Three cases of mpox clade I were recently detected in California, with all infected individuals needing to be hospitalized. Clade 1 mpox generally causes more severe illness and differs from the clade II mpox that spread among the social networks of men who have sex with men starting in 2022. 
 
These remarks have been edited for length and clarity.
 
The Hill: Speaking with public health officials, I know that a chief concern among them is that data sharing and testing might be severely impacted. 
 
Daskalakis: I think the first is, you know, there’s a government shutdown. And that is particularly problematic. As California is moving to do enhanced surveillance, CDC is sort of working in the background to be able to support such enhanced surveillance. That means, you know, recommending more testing, and then taking testing a few steps further to see if there is clade Ib that has been circulating in that area. 
 
Without a clade I test readily available, people will do a test for a non-smallpox pox virus. When that’s positive in the U.S., that means mpox. Sometimes that goes on to a test that looks for clade II. If that test is negative, historically, what happens is they say, oh, that’s maybe clade I, which has not been very common. 
 
The Hill: I reached out to the California Department of Public Health and they said they wouldn’t be confirming the gender or the sexuality of the people infected. There were concerns about men who have sex with men, primarily because those are people who were affected two or three years ago. Is that wise to say it’s still men who have sex with men who should be worried the most? 
 
Daskalakis: The best defense right now is to continue working with the community that is currently recommended by that [Advisory Committee on Immunization Practices] recommendation and that, remember, doesn’t just mean men who have sex with men, but also sex workers — I mean, there’s a broad swath of folks who could potentially be involved in this. 
 
If they cannot discern a new at-risk community, what they’re doing is enhanced investigation of these cases.
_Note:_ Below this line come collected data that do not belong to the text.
File: config.mk
export PLATFORM = sky130hd
export DESIGN_NAME = dse_entry_ctrl
export DESIGN_NICKNAME = d
export VERILOG_FILES = /design/src/dse_pkg.sv /design/src/dse_entry_ctrl.sv
export VERILOG_INCLUDE_DIRS = /design/src
export SDC_FILE = /design/constraint.sdc
export NUM_CORES = 1
export LEC_CHECK = 0
export BUFFER_PORTS_ARGS = -buffer_cell sky130_fd_sc_hd__buf_2
export CAP_MARGIN = 25
export CORE_MARGIN = 3
export CORE_UTILIZATION = 48
export CTS_BUF_LIST = sky130_fd_sc_hd__clkbuf_8
export DETAILED_ROUTE_END_ITERATION = 8
export PLACE_DENSITY = 0.82
export SYNTH_ARGS = -nofsm -noshare
export SYNTH_HDL_FRONTEND = slang
export SYNTH_SLANG_ARGS = --single-unit
File: constraint.sdc
create_clock -name clk -period 2.4 [get_ports clk]
set_clock_uncertainty 0.05 [all_clocks]
set_input_delay 0.12 -clock clk [delete_from_list [all_inputs] [get_ports clk]]
set_output_delay 0.12 -clock clk [all_outputs]
set_load 0.05 [all_outputs]
File: src/dse_defs.svh
// Constants for the debug state entry control block
`ifndef DSE_DEFS_SVH
`define DSE_DEFS_SVH

// Scan chain numbers
`define DSE_CHAIN_CORE_PERIPH 4'h0
`define DSE_CHAIN_CORE_DATA 4'h1
`define DSE_CHAIN_COMPARATOR 4'h2
`define DSE_CHAIN_BOUNDARY 4'h3
`define DSE_CHAIN_SYS_CTRL 4'hf

// Reset values
`define DSE_CHAIN_RESET 4'h3
`define DSE_MODE_RESET 5'h13

// Width of processor mode field
`define DSE_MODE_W 5

`endif

File: src/dse_pkg.sv
// Types shared by the debug state entry control block
`default_nettype none
package dse_pkg;

    typedef enum logic [0:0] {
        DSE_RUN = 1'b0,
        DSE_HALT = 1'b1
    } dse_state_t;

    typedef enum logic [1:0] {
        DSE_CAUSE_NONE = 2'b00,
        DSE_CAUSE_BKPT = 2'b01,
        DSE_CAUSE_WATCH = 2'b10,
        DSE_CAUSE_REQ = 2'b11
    } dse_cause_t;

    // Pipeline status from the core
    typedef struct packed {
        logic fetch_valid;
        logic advance;
        logic flush_branch;
        logic flush_exception;
        logic exe_valid;
        logic instr_done;
        logic cp_busy_wait;
    } dse_pipe_t;

    // Control lines for the optional external boundary chain
    typedef struct packed {
        logic select;
        logic capture;
        logic shift;
        logic update;
    } dse_scan_t;

endpackage : dse_pkg
`default_nettype wire

File: src/dse_entry_ctrl.sv
// Debug state entry control: breakpoint marks, watchpoints, debug requests
`default_nettype none
`include "dse_defs.svh"

module dse_entry_ctrl
    import dse_pkg::*;
#(
    parameter int MODE_W = `DSE_MODE_W
) (
    input wire logic clk,
    input wire logic sys_rst,
    input wire dse_pipe_t pipe,
    input wire logic fetch_bkpt_hit,
    input wire logic data_access,
    input wire logic data_watch_hit,
    input wire logic external_break_flag,
    input wire logic debug_request_pin,
    input wire logic comparator_req,
    input wire logic exception_pending,
    input wire logic [MODE_W-1:0] exception_mode,
    input wire logic [MODE_W-1:0] current_mode,
    input wire logic debug_resume,
    input wire logic tap_sel_load,
    input wire logic [3:0] tap_sel_value,
    input wire logic tap_capture_dr,
    input wire logic tap_shift_dr,
    input wire logic tap_update_dr,
    output logic debug_state,
    output logic mem_isolate,
    output dse_cause_t entry_cause,
    output logic [MODE_W-1:0] debug_mode,
    output logic exec_suppress,
    output logic writeback_block,
    output logic instr_abandon,
    output logic [3:0] chain_select,
    output dse_scan_t boundary_ctrl
);

    dse_state_t state_reg, state_next;
    logic mark_dec_reg, mark_dec_next;
    logic mark_exe_reg, mark_exe_next;
    logic watch_pend_reg, watch_pend_next;
    logic req_pend_reg, req_pend_next;
    logic dreq_meta_reg;
    logic dreq_sync_reg;
    dse_cause_t cause_reg, cause_next;
    logic [MODE_W-1:0] mode_reg, mode_next;
    logic abandon_reg;
    logic [3:0] chain_reg, chain_next;
    dse_scan_t bscan_reg, bscan_next;

    function automatic logic chain_known(input logic [3:0] id);
        chain_known = (id == `DSE_CHAIN_CORE_PERIPH) || (id == `DSE_CHAIN_CORE_DATA)
            || (id == `DSE_CHAIN_COMPARATOR) || (id == `DSE_CHAIN_BOUNDARY)
            || (id == `DSE_CHAIN_SYS_CTRL);
    endfunction

    // Decode of entry conditions
    wire running = (state_reg == DSE_RUN);
    wire flush = pipe.flush_branch | pipe.flush_exception;
    // Comparator hit or outside break flag, both sampled at fetch
    wire fetch_mark = fetch_bkpt_hit | external_break_flag;
    // Condition pass is deliberately not an input here
    wire bkpt_take = running & pipe.exe_valid & mark_exe_reg;
    wire watch_hit = data_access & (data_watch_hit | external_break_flag);
    wire watch_any = watch_pend_reg | watch_hit;
    wire watch_take = running & watch_any & pipe.instr_done;
    wire req_any = req_pend_reg | dreq_sync_reg | comparator_req;
    wire req_now = running & req_any & pipe.cp_busy_wait & ~bkpt_take;
    wire req_take = running & req_any & (pipe.instr_done | req_now);
    wire enter = bkpt_take | watch_take | req_take;
    wire leave = ~running & debug_resume;

    // Debug state sequencing
    always_comb begin
        state_next = state_reg;
        unique case (state_reg)
            DSE_RUN: begin
                if (enter) begin
                    state_next = DSE_HALT;
                end
            end
            DSE_HALT: begin
                if (debug_resume) begin
                    state_next = DSE_RUN;
                end
            end
        endcase
    end

    // Breakpoint marks travel with the instruction
    always_comb begin
        mark_dec_next = mark_dec_reg;
        mark_exe_next = mark_exe_reg;
        if (flush || enter || leave) begin
            // Flushed instructions lose their marks; refetch remarks them
            mark_dec_next = 1'b0;
            mark_exe_next = 1'b0;
        end else if (running && pipe.advance) begin
            mark_dec_next = pipe.fetch_valid & fetch_mark;
            mark_exe_next = mark_dec_reg;
        end
    end

    // Pending watchpoint and request; a hit in the taking cycle is consumed by that take
    assign watch_pend_next = (watch_pend_reg & ~watch_take) | (watch_hit & ~watch_take);
    assign req_pend_next = ((req_pend_reg | dreq_sync_reg | comparator_req) & ~req_take)
        | (~running & dreq_sync_reg & ~req_pend_reg);

    // Cause and mode captured on entry
    always_comb begin
        cause_next = cause_reg;
        mode_next = mode_reg;
        if (enter) begin
            mode_next = current_mode;
            if (bkpt_take) begin
                cause_next = DSE_CAUSE_BKPT;
            end else if (watch_take) begin
                cause_next = DSE_CAUSE_WATCH;
                if (exception_pending) begin
                    mode_next = exception_mode;
                end
            end else begin
                cause_next = DSE_CAUSE_REQ;
            end
        end
    end

    // Scan path select, loaded by the TAP; unknown numbers are ignored
    assign chain_next = (tap_sel_load && chain_known(tap_sel_value))
        ? tap_sel_value : chain_reg;
    wire bscan_on = (chain_reg == `DSE_CHAIN_BOUNDARY);
    assign bscan_next.select = bscan_on;
    assign bscan_next.capture = bscan_on & tap_capture_dr;
    assign bscan_next.shift = bscan_on & tap_shift_dr;
    assign bscan_next.update = bscan_on & tap_update_dr;

    // Pin is asynchronous: two flops before use
    always_ff @(posedge clk) begin
        if (sys_rst) begin
            dreq_meta_reg <= 1'b0;
            dreq_sync_reg <= 1'b0;
        end else begin
            dreq_meta_reg <= debug_request_pin;
            dreq_sync_reg <= dreq_meta_reg;
        end
    end

    always_ff @(posedge clk) begin
        if (sys_rst) begin
            state_reg <= DSE_RUN;
            mark_dec_reg <= 1'b0;
            mark_exe_reg <= 1'b0;
            watch_pend_reg <= 1'b0;
            req_pend_reg <= 1'b0;
        end else begin
            state_reg <= state_next;
            mark_dec_reg <= mark_dec_next;
            mark_exe_reg <= mark_exe_next;
            watch_pend_reg <= watch_pend_next;
            req_pend_reg <= req_pend_next;
        end
    end

    always_ff @(posedge clk) begin
        if (sys_rst) begin
            cause_reg <= DSE_CAUSE_NONE;
            mode_reg <= MODE_W'(`DSE_MODE_RESET);
            abandon_reg <= 1'b0;
            chain_reg <= `DSE_CHAIN_RESET;
            bscan_reg <= '0;
        end else begin
            cause_reg <= cause_next;
            mode_reg <= mode_next;
            abandon_reg <= req_now;
            chain_reg <= chain_next;
            bscan_reg <= bscan_next;
        end
    end

    assign debug_state = state_reg;
    assign mem_isolate = state_reg;
    assign entry_cause = cause_reg;
    assign debug_mode = mode_reg;
    // Only a breakpoint stops the instruction; watchpoints let it commit
    assign exec_suppress = mark_exe_reg;
    assign writeback_block = mark_exe_reg;
    assign instr_abandon = abandon_reg;
    assign chain_select = chain_reg;
    assign boundary_ctrl = bscan_reg;

    // Checks
    bkpt_enters_halt_a: assert property (@(posedge clk) disable iff (sys_rst)
        bkpt_take |=> debug_state && entry_cause == DSE_CAUSE_BKPT)
        else $error("breakpoint at execute did not halt");

    mark_follows_a: assert property (@(posedge clk) disable iff (sys_rst)
        running && pipe.advance && !flush && !enter && mark_dec_reg |=> mark_exe_reg)
        else $error("mark lost between stages");

    flush_clears_a: assert property (@(posedge clk) disable iff (sys_rst)
        flush |=> !mark_dec_reg && !mark_exe_reg)
        else $error("mark survived a flush");

    no_early_entry_a: assert property (@(posedge clk) disable iff (sys_rst)
        running && !pipe.instr_done && !pipe.cp_busy_wait && !(pipe.exe_valid && mark_exe_reg)
        |=> !debug_state)
        else $error("debug entered with no trigger");

    watch_kept_a: assert property (@(posedge clk) disable iff (sys_rst)
        running && watch_hit && !pipe.instr_done |=> watch_pend_reg)
        else $error("watchpoint dropped");

    watch_mode_a: assert property (@(posedge clk) disable iff (sys_rst)
        watch_take && !bkpt_take && exception_pending
        |=> debug_mode == $past(exception_mode))
        else $error("wrong mode after watchpoint");

    sync_delay_a: assert property (@(posedge clk) disable iff (sys_rst)
        debug_request_pin [*3] |-> dreq_sync_reg)
        else $error("request pin not synchronised in two cycles");

    busy_abort_a: assert property (@(posedge clk) disable iff (sys_rst)
        running && req_any && pipe.cp_busy_wait && !bkpt_take
        |=> debug_state && instr_abandon ##1 !instr_abandon)
        else $error("busy-wait not abandoned at once");

    halt_holds_a: assert property (@(posedge clk) disable iff (sys_rst)
        debug_state && !debug_resume |=> debug_state && mem_isolate)
        else $error("debug state dropped without resume");

    resume_clears_a: assert property (@(posedge clk) disable iff (sys_rst)
        debug_state && debug_resume |=> !debug_state && !mem_isolate)
        else $error("resume did not leave debug state");

    suppress_tied_a: assert property (@(posedge clk) disable iff (sys_rst)
        pipe.exe_valid && exec_suppress && running |=> debug_state)
        else $error("suppressed instruction without entry");

    boundary_sel_a: assert property (@(posedge clk) disable iff (sys_rst)
        chain_select == `DSE_CHAIN_BOUNDARY && tap_shift_dr |=> boundary_ctrl.shift)
        else $error("boundary chain shift missing");

    exc_flush_a: assert property (@(posedge clk) disable iff (sys_rst)
        pipe.flush_exception |=> !mark_dec_reg && !mark_exe_reg)
        else $error("mark survived an exception flush");

    entry_unmarks_a: assert property (@(posedge clk) disable iff (sys_rst)
        enter |=> !exec_suppress && !writeback_block)
        else $error("mark kept after debug entry");

    watch_commits_a: assert property (@(posedge clk) disable iff (sys_rst)
        watch_take && !bkpt_take && pipe.exe_valid |-> !writeback_block)
        else $error("watchpointed instruction blocked");

    req_at_end_a: assert property (@(posedge clk) disable iff (sys_rst)
        running && req_any && pipe.instr_done && !bkpt_take && !watch_any
        |=> debug_state && entry_cause == DSE_CAUSE_REQ)
        else $error("request not taken at instruction end");

    entry_mode_a: assert property (@(posedge clk) disable iff (sys_rst)
        bkpt_take |=> debug_mode == $past(current_mode))
        else $error("wrong mode after breakpoint");

    abandon_cause_a: assert property (@(posedge clk) disable iff (sys_rst)
        instr_abandon |-> debug_state && $past(pipe.cp_busy_wait))
        else $error("abandon without busy-wait");

    chain_ignore_a: assert property (@(posedge clk) disable iff (sys_rst)
        tap_sel_load && !chain_known(tap_sel_value) |=> $stable(chain_select))
        else $error("unknown chain number was loaded");

    cover_abort_c: cover property (@(posedge clk) disable iff (sys_rst)
        req_now ##1 instr_abandon);
    cover_bkpt_c: cover property (@(posedge clk) disable iff (sys_rst)
        running && pipe.exe_valid && mark_exe_reg ##1 debug_state);
    cover_watch_c: cover property (@(posedge clk) disable iff (sys_rst)
        watch_hit && !pipe.instr_done ##[1:20] watch_take);
    cover_req_c: cover property (@(posedge clk) disable iff (sys_rst)
        req_take && pipe.instr_done ##1 entry_cause == DSE_CAUSE_REQ);
    cover_flush_c: cover property (@(posedge clk) disable iff (sys_rst)
        mark_dec_reg && pipe.flush_branch);

endmodule // dse_entry_ctrl
`default_nettype wire

After elaboration in Yosys (flattened, before gate mapping) --
Cells that the tools add are included.
Storage, ports and cells: output and inout bits 20, input port bits 35, logic and storage cells 73, flip-flop bits (word level) 23
Operators by class: reduce and logical (&&, ||, !) cells 10, multiplexer cells 8, equal/unequal tests 5, bitwise logic cells 35
Operator list (number):
- bitwise AND 1 bit | 19
- two-way mux 5 bit | 3
- equality test 4 x 2 -> 1 bit (second input constant) | 3
- bitwise OR 1 bit | 11
- logical OR 1 bit | 6
- NOT 1 bit | 5
- equality test 4 x 1 -> 1 bit (second input constant) | 1
- equality test 4 bit (second input constant) | 1
- zero test 4 bit | 1
- two-way mux 1 bit | 3
- logical AND 1 bit | 2
- two-way mux 2 bit | 1
- one-hot mux 1 bit (2 select lines) | 1
- OR reduction 2 bit | 1

Longest topological paths before layout --
Gate-level depths: netlist of the first run.
word-level depth 11, gate-level depth with buffers 5, gate-level depth less buffers 4

Worst setup path after synthesis of the first run --
OpenSTA, ideal clock, no wires.
kind register to register, from reg mark_exe_reg (netlist: exec_suppress), to reg mode_reg[0] (netlist: debug_mode[0]), clock period less this slack 1.645 ns, buffers on the path 0, library setup time 0.125 ns, data required time 2.225 ns, cell stages (with the launch flop) 5, slack 0.755 ns, arrival time 1.469 ns, cells stage by stage dfxtp_1 > nand2_1 > a21o_1 > a221oi_1 > o21ai_1
On the way: word-level cells in the longest chain between the ends 6, elaborated cells between the ends (all ways) 8, classes of those cells 1 x mux; 7 x bitwise
RTL lines:
- from (decl) | line dse_entry_ctrl.sv:41 | logic mark_exe_reg, mark_exe_next;
- from (signal assigned) | line dse_entry_ctrl.sv:159 | mark_exe_reg <= mark_exe_next;
- bitwise AND 1 bit * | line dse_entry_ctrl.sv:64 | wire bkpt_take = running & pipe.exe_valid & mark_exe_reg;
- NOT 1 bit | line dse_entry_ctrl.sv:69 | wire req_now = running & req_any & pipe.cp_busy_wait & ~bkpt_take;
- bitwise AND 1 bit | line dse_entry_ctrl.sv:69
- bitwise OR 1 bit | line dse_entry_ctrl.sv:70 | wire req_take = running & req_any & (pipe.instr_done | req_now);
- bitwise AND 1 bit | line dse_entry_ctrl.sv:70
- bitwise OR 1 bit | line dse_entry_ctrl.sv:71 | wire enter = bkpt_take | watch_take | req_take;
- to (signal assigned) | line dse_entry_ctrl.sv:168 | mode_reg <= MODE_W'(`DSE_MODE_RESET);
- to (signal assigned) | line dse_entry_ctrl.sv:174 | mode_reg <= mode_next;
- to (decl) | line dse_entry_ctrl.sv:47 | logic [MODE_W-1:0] mode_reg, mode_next;
Mark *: on every way between the ends. The rest lies on a longest branch, timed or not. A chain may end at the register's enable or synchronous reset.

Worst setup path after layout of the first run --
from reg state_reg (netlist: debug_state), to reg mode_reg[0] (netlist: debug_mode[0])
On the way: word-level cells in the longest chain between the ends 8, elaborated cells between the ends (all ways) 15, classes of those cells 2 x mux; 13 x bitwise
RTL lines:
- from (decl) | line dse_entry_ctrl.sv:39 | dse_state_t state_reg, state_next;
- from (signal assigned) | line dse_entry_ctrl.sv:157 | state_reg <= state_next;
- NOT 1 bit * | line dse_entry_ctrl.sv:59 | wire running = (state_reg == DSE_RUN);
- bitwise AND 1 bit (2 in series) | line dse_entry_ctrl.sv:64
- NOT 1 bit | line dse_entry_ctrl.sv:69
- bitwise AND 1 bit | line dse_entry_ctrl.sv:69
- bitwise OR 1 bit | line dse_entry_ctrl.sv:70
- bitwise AND 1 bit | line dse_entry_ctrl.sv:70
- bitwise OR 1 bit | line dse_entry_ctrl.sv:71
Marked as above.

==> impl_metrics.toml, run 1 <==
[run_status]
status = "completed"

[pwr]
ir_drop_uv = 476
total_power_mw = 0.920
internal_power_mw = 0.607
p_comb_share_pct = 26.9
p_seq_share_pct = 46.6
power.density_mw_per_mm2 = 720
pwr-share-clk_pct = 26.5
p_sw_mw = 0.313
switching_share_pct = 34.1
p_leak_nw = 0.624

[synthesis]
ys_ff_latch = 23
syn_area_per_cell_um2 = 9.40
yosys.area.top_type = "dfxtp_1"
yosysWarningCount = 0
syn_inst = 102
synth-seq-area-share_pct = 48.0
ys_async_sr_fraction_pct = 0
synth_edf_count = 0
synth_area_um2 = 958
synthFlopType = "dfxtp_1"
synth_cell_types = 30
yosys.area.top_type_share_pct = 48.0
syn-num-nets = 137
ys_top_cells_by_area = "dfxtp_1 48%, a21oi_1 5.7%, mux2i_1 5.2%"

[timing]
finalSetupViolations = 0
fmax_ghz = 0.667
min_period_ps = 1500
tightest_slew_ps = 497
min_period_over_period_pct = 62.4
rsz0062_at_grt = "false"
report.final.slew_viol_count = 0
hold_violations = 0
max_slew_margin_pct = 66.0
finalSetupTns_ps = 0

[layout]
drive_gt1_share_pct = 41.0
synthToLayoutAreaGrowth_pct = 33.4
final_common_cell = "buf_2"
instances_no_fill = 181
antennaDiodeCount = 0
layout.filler_cells = 148
nets = 192
register_area_um2 = 460
largest_register_ffs = 5
multiInputGateArea_um2 = 449
layout_common_cells = "54 x buf_2, 23 x dfxtp_1, 11 x a21oi_1"
postLayoutCellArea_mm2 = 0.00128

[clock_tree]
clk_pin_slew_worst_paths_ps = 80
cts-root-buf = "clkbuf_8"
cts_tree = "built"
post_cts_buffers = 0
ctsResizeCount = 0
clkLatencyLatePin_ps = 260
cts-buffers-inserted = 3
htree_levels = 1
hold_buffers = 0
cts.sinks = 23
clk_path_buf_depth = 2

[floorplan]
initial_utilization_pct = 53.2
die_h_um = 50.7
rows = 15
fp.coreArea_mm2 = 0.00180
ios = 55
die_w_um = 50.7
dieArea_mm2 = 0.00257

[grt]
grt_use_total_pct = 18.9
grt_first_pass_wirelength_mm = 3.77
gr-total-overflow = 0
grt_pass1_vias = 907
antenna_found_initial = 0
grt_max_degree = 15

[setup_path]
path_max_fanout = 11
critPathCaptureType = "flip-flop"
setup.worst_path.start_class = "flip-flop"
cp.arrival_ps = 1650
critPathKind = "reg2reg"
required_ps = 2550

[placed_design]
gp_congestion = 0.787
port_buffers = 54
dp.cells = 177
placed_cell_area_mm2 = 0.00123
detailed_place_hpwl_mm = 1.82

[detailed_routing]
route.antenna.remaining_nets = 0
wl_per_cell_um = 12.6
drt_wl_total_mm = 2.28
drc = 0
drt_iter0_drc = 24
first_pass_iters = 4
via_count = 950
vias_per_cell = 5.25

[job]
cap_violations = 0

[min_path]
hold_path_class = "in2reg"
[synthesized netlist by cell type (2+ instances only)]
| master | n |
|---|---|
| dfxtp_1 | 23 |
| a21oi_1 | 11 |
| nand2_1 | 9 |
| nor3_1 | 7 |
| inv_1 | 5 |
| mux2i_1 | 5 |
| o21ai_1 | 5 |
| nor2_1 | 4 |
| a2111oi_0 | 3 |
| a221oi_1 | 3 |
| and2_1 | 3 |
| buf_4 | 2 |
| nor2b_1 | 2 |
| nor4_1 | 2 |
| o21a_1 | 2 |
| o31ai_1 | 2 |
[power by group through the flow]
stage	sequential, mW	combinational, mW	clock (mW)
2_1_floorplan	0.520	0.0999	0
3_3_place_gp	0.436	0.243	0
3_5_place_dp	0.437	0.247	0
4_1_cts	0.428	0.248	0.250
5_1_grt	0.432	0.266	0.263
6_report	0.429	0.248	0.244
[final timing paths]
path	startpoint	endpoint	slack, ps	cells past startpoint
worst max-delay path	debug_state	debug_mode[0]	900	4
worst min-delay path	tap_update_dr	boundary_ctrl[0]	3	2
worst max register to register	debug_state	debug_mode[0]	900	4
worst min register to register	dreq_meta_reg	dreq_sync_reg	390	1
[metrics by stage]
stage,hold slack (ps),utilization (%),worst slack [ps]
floorplan,189,-,755
CTS,1.49,71.0,909
global route,1.43,71.0,807
global placement,272,68.3,976
finish,3.42,71.0,901
detailed placement,281,68.3,931
[critical path, cell delays in order, from the launching register on]
cell and delay (ps):
dfxtp_1 420, nand2b_4 220, a2111oi_0 470, a221oi_1 110
o21ai_1 160
[final cells by class]
class | count | share of cell area (%)
timing repair buffer | 54 | 21.1
clock inverter | 1 | 0.587
clock buffer | 3 | 3.23
tap | 25 | 2.45
multi-input combinational | 70 | 35.1
sequential | 23 | 36.0
inverter | 5 | 1.47
[per-layer routing]
metal | wire length, µm | vias to the layer above | track usage, %
li1 | - | 481 | -
met1 | 964 | 427 | 22.8
met2 | 1120 | 37 | 33.3
met3 | 163 | 5 | 3.26
met4 | 36 | 0 | 6.73
met5 | 0 | - | 0
[cells by family (layout without fill, tap and decap cells)]
family | count (synthesis) | count (layout) | synth area share [%]
AO/OA/AOI/OAI | 33 | 33 | 24.2
buffers and inverters | 9 | 63 | 5.09
flip-flops | 23 | 23 | 48.0
multiplexers | 5 | 5 | 5.22
AND/OR/NAND/NOR | 32 | 32 | 17.5
No activity file was read; power rests on OpenSTA's default activity.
And so, they’re actually then meeting folks who are exposed to these individuals and then potentially giving them vaccine. 
 
Rose: There is still good reason to just let the community continue to get the message it’s getting. We know that there are not enough resources. We know that the vaccine works. And going back and forth on regulations and trying to figure out kind of who is in this guidance and who is not, doesn’t matter as much to me, and especially in a world where we still have an ongoing clade II outbreak in this country. There are still good reasons for everyone to get vaccinated, this just heightens the reasons. 
 
The Hill: These cases seem to be unrelated and aren’t associated with travel. Do we have history we can look back on and say where this might have originated from? 
 
Daskalakis: Investigations work at a speed that is not as fast as what the press or what the public may want. When you see unrelated cases or cases that are seemingly unrelated, that means that more investigation needs to happen. It could be that there will be a commonality identified with the three. It may mean that there’s more cases between point A and point B; that were mild or weren’t necessarily detected doing normal testing. 
 
Rose: The thing I am most concerned about is this was hard. Last time, it was hard. We had a lot of coordination, and it required substantial government resources, especially in a world where the government didn’t have any money to pay for it. 
 
We won’t have that coordination to say, hey, there’s expiring doses coming out of the National Strategic Stockpile. Does anybody want these? And so, we will still have a bunch of people who need access to vaccines who will not be able to get them because they’ll not be able to afford them. We have people who will not get messaging that they should have gotten. 
 
Daskalakis: We were able to leverage resources that are exactly the resources that are currently on the chopping block. We leveraged STI systems, we leveraged HIV systems, we leveraged housing systems and we leveraged mental health systems to be able to do this. So, I’m concerned that if some of these cuts come to fruition, we will be very unprepared to be able to do that same leverage.